Ottawa aura attendu moins d'une semaine avant d'appliquer le jugement de la Cour suprême qui l'autorise à détruire les données québécoises du registre fédéral des armes d'épaule. Les forces de l'ordre n'y avaient déjà plus accès aujourd'hui, ont indiqué des sources à Radio-Canada.

Le processus technique visant à supprimer totalement les données est en cours et se terminera le 12 avril.

Les députés de l'Assemblée nationale se sont opposés à l'unanimité contre cette destruction des données provinciales en adoptant une motion lundi. 

Depuis que le gouvernement Harper a annoncé son intention de détruire le registre fédéral, Québec a tenté de récupérer les renseignements sur les propriétaires québécois d'armes de chasse afin de créer son propre registre. 

Le gouvernement fédéral maintenait toutefois que les provinces ne sont pas propriétaires des données du registre, malgré la contribution financière de leurs citoyens par leurs impôts et le fait que sa gestion et son maintien aient été conjoints.

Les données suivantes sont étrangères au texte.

==> src/hdl/psbd_ram.sv <==
// ----------------------------------------------------------------------------
// Generic single-port-write RAM
// One write port and one read port with registered read data.
// ----------------------------------------------------------------------------
module psbd_ram #(
  parameter int Width = 8,
  parameter int Depth = 16,
  localparam int AddrW = (Depth > 1) ? $clog2(Depth) : 1
) (
  input  logic             clk_i,
  input  logic             we_i,
  input  logic [AddrW-1:0] waddr_i,
  input  logic [Width-1:0] wdata_i,
  input  logic             re_i,
  input  logic [AddrW-1:0] raddr_i,
  output logic [Width-1:0] rdata_o
);

  logic [Width-1:0] mem_q [Depth];
  logic [Width-1:0] rdata_q;

  always_ff @(posedge clk_i) begin
    if (we_i) begin
      mem_q[waddr_i] <= wdata_i;
    end
  end

  always_ff @(posedge clk_i) begin
    if (re_i) begin
      rdata_q <= mem_q[raddr_i];
    end
  end

  assign rdata_o = rdata_q;

endmodule

==> config.mk <==
export PLATFORM = sky130hd
export DESIGN_NAME = psbd_ram
export DESIGN_NICKNAME = d
export VERILOG_FILES = /design/src/hdl/psbd_ram.sv
export SDC_FILE = /design/constraint.sdc
export NUM_CORES = 1
export LEC_CHECK = 0
export BUFFER_PORTS_ARGS = -buffer_cell sky130_fd_sc_hd__buf_2
export CAP_MARGIN = 15
export CORE_ASPECT_RATIO = 2
export CORE_UTILIZATION = 45
export CTS_CLUSTER_DIAMETER = 30
export DETAILED_ROUTE_END_ITERATION = 16
export GPL_TIMING_DRIVEN = 1
export PLACE_DENSITY = 0.65
export REMOVE_ABC_BUFFERS = 1
export SYNTH_ARGS = -nofsm -noshare
export SYNTH_HDL_FRONTEND = slang
export SYNTH_SLANG_ARGS = --single-unit
==> constraint.sdc <==
create_clock -name clk_i -period 4.91 [get_ports clk_i]
set_clock_uncertainty 0.05 [all_clocks]
set_input_delay 0.491 -clock clk_i [delete_from_list [all_inputs] [get_ports clk_i]]
set_output_delay 0.491 -clock clk_i [all_outputs]
set_load 0.005 [all_outputs]
==> out/qor.yml, run 1 <==
place_hpwl_mm: 6.36
cts_setup_buffers: 0
layout-drive-gt1-share: 0.277
die_w_um: 78.2
cpLargestDelayFamily: "buffers and inverters"
cts_tree: "done"
timing.hold.ws_ps: 391
synth_cell_types: 18
grt_setup_unrepaired: "false"
viasPerCell: 5.61
cts_root_buffer: "clkbuf_16"
yosysSeqAreaShare: 0.781
clock_latency_ps: 410
start_util: 0.463
track_usage: 0.175
regToRegSetupSlack_ps: 3390
leakage_nw: 2.01
synth_top_area_frac: 0.781
final_common_cell: "edfxtp_1"
path_max_fanout: 32
remaining_drc_errors: 0
rows: 55
num_io_pins: 27
wl_per_cell_um: 23.1
cts_hold_buf: 0
final_cell_mix: "136 x edfxtp_1, 26 x buf_2, 18 x mux4_2"
drt_iter0_drc: 135
hold_class: "input port to flip-flop"
worst_pin_slew_ps: 1080
critPathRequiredTime_ps: 5000
yosysWarnings: 0
clk_path_buf_depth: 2
route.vias.total: 2355
cellPowerDensity_nw_per_um2: 448
coreArea_um2: 11300
crit_path_max_incr_delay_ps: 780
clkTransAtPathRegs_ps: 60
timing.fmax_mhz: 453
crit_slowest_cell: "buf_2"
htreeDepth: 4
die_y_um: 154
synth_area_um2: 5230
ant_nets: 0
grt_overflow: 0
ctsResizeCount: 0
r2r_start: "mem_q[6][3]$_DFFE_PP_"
grt_max_degree: 33
synth_cells: 229
die_area_um2: 12100
numCtsBuffers: 17
cp.arrival_ps: 2300
ir_worst_vdd_mv: 0.259
crit_buf_inv: 1
syn_avg_cell_area_um2: 22.8
maxSlewHeadroom: 0.281
fin_nets: 285
post-synth-top-area-cell: "edfxtp_1"
critical_path_depth: 4
period_share: 0.450
final-hold-violation-count: 0
first_pass_iters: 4
grt_pass1_vias: 2510
grt_pass1_wl_mm: 14.5
antenna_cells: 0
r2r.worst_path.cells: 3
crit_chain: "buf_2 -> mux4_1 -> a22oi_1 -> nand2_1"
hp-start: "re_i"
timing.rr.end: "rdata_o[3]$_DFFE_PP_"
areaGrowthSynthToFinish_pct: 16.4
startpoint_type: "input port"
fin_tns_setup_ps: 0
maxCapViolCount: 0
min_period_ps: 2210
synth_seq_cells: 136
port_buffers: 26
setup_viol: 0
startpoint: "raddr_i[0]"
outcome: "finished clean"
gp_congestion: 0.707
antenna_found_initial: 0
cp-endpoint: "rdata_o[3]$_DFFE_PP_"
synth_area_leaders: "edfxtp_1 78%, mux4_2 7.8%, mux4_1 7.0%, a22oi_1 2.3%, nor2_1 0.93%"
cp-end-kind: "flip-flop"
cts.sinks: 136
routed_wl_mm: 9.69
crit_type: "input port to flip-flop"
slew_viol_final: 0
kinds of logic (layout without fill, tap and decap cells):
group                  Yosys count  count (layout)  share of synthesized area
buffers and inverters           10              59                     0.0165
AO/OA/AOI/OAI                   16              16                     0.0230
flip-flops                     136             136                      0.781
AND/OR/NAND/NOR                 35              35                     0.0314
multiplexers                    32              32                      0.148
registers in the layout (all words and copies together), names as in the netlist:
signal,flops
mem_q,128
rdata_o,8
stage by stage:
stage               setup WS, ps   util  instances  total power [mW]  cell area (µm²)
finish                      2700  0.539        420              2.72             6080
global route                2570  0.539        420              2.79             6080
CTS                         2650  0.539        420              2.75             6080
detailed placement          2230  0.485        389              1.45             5470
global placement            2220  0.485        389              1.45             5470
floorplan                   2880      -        219              1.39             5140
synthesized netlist by cell type:
cell type,count
mux4_1,14
nand2b_1,2
buf_6,3
and2b_1,1
or3b_2,1
a22oi_1,16
and2_1,1
nor2b_1,1
buf_2,3
clkdlybuf4s25_2,3
nand3b_1,2
buf_4,1
nand3_1,1
nor3_1,4
nor2_1,13
nand2_1,9
mux4_2,18
edfxtp_1,136
area by class of cell:
class,count,area [µm²]
Fill cell,887,5200
Sequential cell,136,4080
Multi-Input combinational cell,83,1070
Clock buffer,18,429
Clock inverter,13,180
Tap cell,142,178
Timing Repair Buffer,28,145
worst min path at each step:
stage / end / slack, ps / depth (start not counted)
CTS: rdata_o[1]$_DFFE_PP_ / 380 / 1
detailed placement: rdata_o[1]$_DFFE_PP_ / 690 / 3
finish: rdata_o[1]$_DFFE_PP_ / 390 / 1
global placement: rdata_o[5]$_DFFE_PP_ / 680 / 3
floorplan: mem_q[0][0]$_DFFE_PP_ / 540 / 0
global route: rdata_o[5]$_DFFE_PP_ / 390 / 1
metal layers:
layer,track usage,up-vias,part of all wire
li1,-,1054,-
met1,0.189,1217,0.38
met2,0.310,65,0.56
met3,0.0419,19,0.037
met4,0.0961,0,0.029
met5,0,-,0
report_power, final:
part	total (mW)	leakage, nW	switching, mW	internal [mW]
clock network	1.30	0.283	0.457	0.842
logic	0.109	0.486	0.0641	0.0453
registers	1.31	1.24	0.00620	1.31
total	2.72	2.01	0.527	2.20
(Power assumes the default switching activity.)
==> inputs of run 2 (changes only) <==
Settings changed: ABC_AREA set to 1, PLACE_DENSITY 0.65 to 0.64.
Clock period 4.91 ns to 2.2 ns, I/O delays scaled along.
==> run 2 against run 1 <==
Net effect: cell count increased by 76%; power grew 120%; global-route usage up 4.4 points; sequential share of layout area is 5.3 points lower; register-to-register slack got worse by 2400 ps; first-iteration DRC count rose by 83%; synthesized cell count grew 140%; via count is 61% higher; sequential power rose by 120%; largest cell class unchanged.
File: src/hdl/psbd_pkg.sv
// ----------------------------------------------------------------------------
// Point set box difference - shared package
// Types, codes and constants used by the compare unit, the top-level
// sequencer and the testbench.
// ----------------------------------------------------------------------------
package psbd_pkg;

  // Default sizing handed to the top-level parameters.
  localparam int RefDepthDef   = 1024;
  localparam int CoordBitsDef  = 20;

  // Fixed field widths.
  localparam int TolW          = 10;
  localparam int IntensW       = 16;
  localparam int ReqW          = 2;
  localparam int OutUserW      = 2;

  // A tolerance of 0.1 m expressed in millimetres.
  localparam logic [TolW-1:0] TolReset = TolW'(100);

  // Register file port.
  localparam int ApbAddrW      = 3;
  localparam int ApbDataW      = 32;
  localparam int RegIdxW       = ApbAddrW - 2;
  localparam logic [RegIdxW-1:0] RegTolIdx = RegIdxW'(0);

  typedef enum logic [ReqW-1:0] {
    REQ_LOAD  = 2'd0,
    REQ_QUERY = 2'd1,
    REQ_CLEAR = 2'd2
  } req_e;

  typedef enum logic [1:0] {
    ST_IDLE,
    ST_SCAN,
    ST_DONE
  } state_e;

  // Registered outcome of one comparison by the shared compare unit.
  typedef struct packed {
    logic valid;
    logic hit;
  } cmp_res_t;

endpackage

File: src/hdl/psbd_match.sv
// ----------------------------------------------------------------------------
// Point set box difference - shared compare unit
// Checks one stored point per cycle against the query point: all three axis
// distances must lie within the tolerance. The outcome is registered.
// ----------------------------------------------------------------------------
module psbd_match
  import psbd_pkg::*;
#(
  parameter int COORD_BITS = CoordBitsDef
) (
  input  logic                    clk_i,
  input  logic                    rst_ni,
  input  logic                    valid_i,
  input  logic [3*COORD_BITS-1:0] query_i,
  input  logic [3*COORD_BITS-1:0] ref_i,
  input  logic [TolW-1:0]         tol_i,
  output cmp_res_t                res_o
);

  localparam int DiffW = COORD_BITS + 1;
  localparam int MagW  = (DiffW > TolW) ? DiffW : TolW;

  logic [2:0] axis_ok;
  cmp_res_t   res_q;

  always_comb begin
    logic [COORD_BITS-1:0] a;
    logic [COORD_BITS-1:0] b;
    logic [DiffW-1:0]      diff;
    logic [DiffW-1:0]      mag;
    for (int k = 0; k < 3; k++) begin
      a    = query_i[k*COORD_BITS +: COORD_BITS];
      b    = ref_i[k*COORD_BITS +: COORD_BITS];
      diff = {a[COORD_BITS-1], a} - {b[COORD_BITS-1], b};
      // The difference of two in-range values never reaches the most
      // negative code, so negating it is always exact.
      mag  = diff[DiffW-1] ? (~diff + DiffW'(1)) : diff;
      axis_ok[k] = (MagW'(mag) <= MagW'(tol_i));
    end
  end

  always_ff @(posedge clk_i or negedge rst_ni) begin
    if (!rst_ni) begin
      res_q <= '0;
    end else begin
      res_q.valid <= valid_i;
      res_q.hit   <= valid_i & (&axis_ok);
    end
  end

  assign res_o = res_q;

endmodule

File: config.mk
export PLATFORM = sky130hd
export DESIGN_NAME = psbd_match
export DESIGN_NICKNAME = d
export VERILOG_FILES = /design/src/hdl/psbd_pkg.sv /design/src/hdl/psbd_match.sv
export SDC_FILE = /design/constraint.sdc
export NUM_CORES = 1
export LEC_CHECK = 0
export BUFFER_PORTS_ARGS = -buffer_cell sky130_fd_sc_hd__clkbuf_2
export CAP_MARGIN = 25
export CORE_AREA = 8 8 125 127
export DETAILED_ROUTE_END_ITERATION = 7
export DIE_AREA = 0 0 133 135
export GPL_ROUTABILITY_DRIVEN = 0
export PLACE_DENSITY = 0.67
export SYNTH_ARGS = -nofsm -noshare
export SYNTH_HDL_FRONTEND = slang
export SYNTH_SLANG_ARGS = --single-unit
File: constraint.sdc
create_clock -name clk_i -period 0.8 [get_ports clk_i]
set_input_delay 0.04 -clock clk_i [delete_from_list [all_inputs] [get_ports clk_i]]
set_output_delay 0.04 -clock clk_i [all_outputs]
set_load 0.02 [all_outputs]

Dans une décision rendue vendredi, le plus haut tribunal du pays a indiqué que le gouvernement fédéral n'empiète pas sur les pouvoirs du Québec en légiférant pour détruire les fichiers du registre des armes d'épaule. Les données des autres provinces ont d'ailleurs été détruites en 2012. 

Malgré ce revers, Québec a confirmé vendredi dernier qu'il créerait son propre registre, un projet estimé à 30 millions de dollars. L'initiative est appuyée par tous les partis d'opposition.

Un projet de loi à ce sujet pourrait être déposé d'ici la fin de la session parlementaire, a déjà indiqué le gouvernement.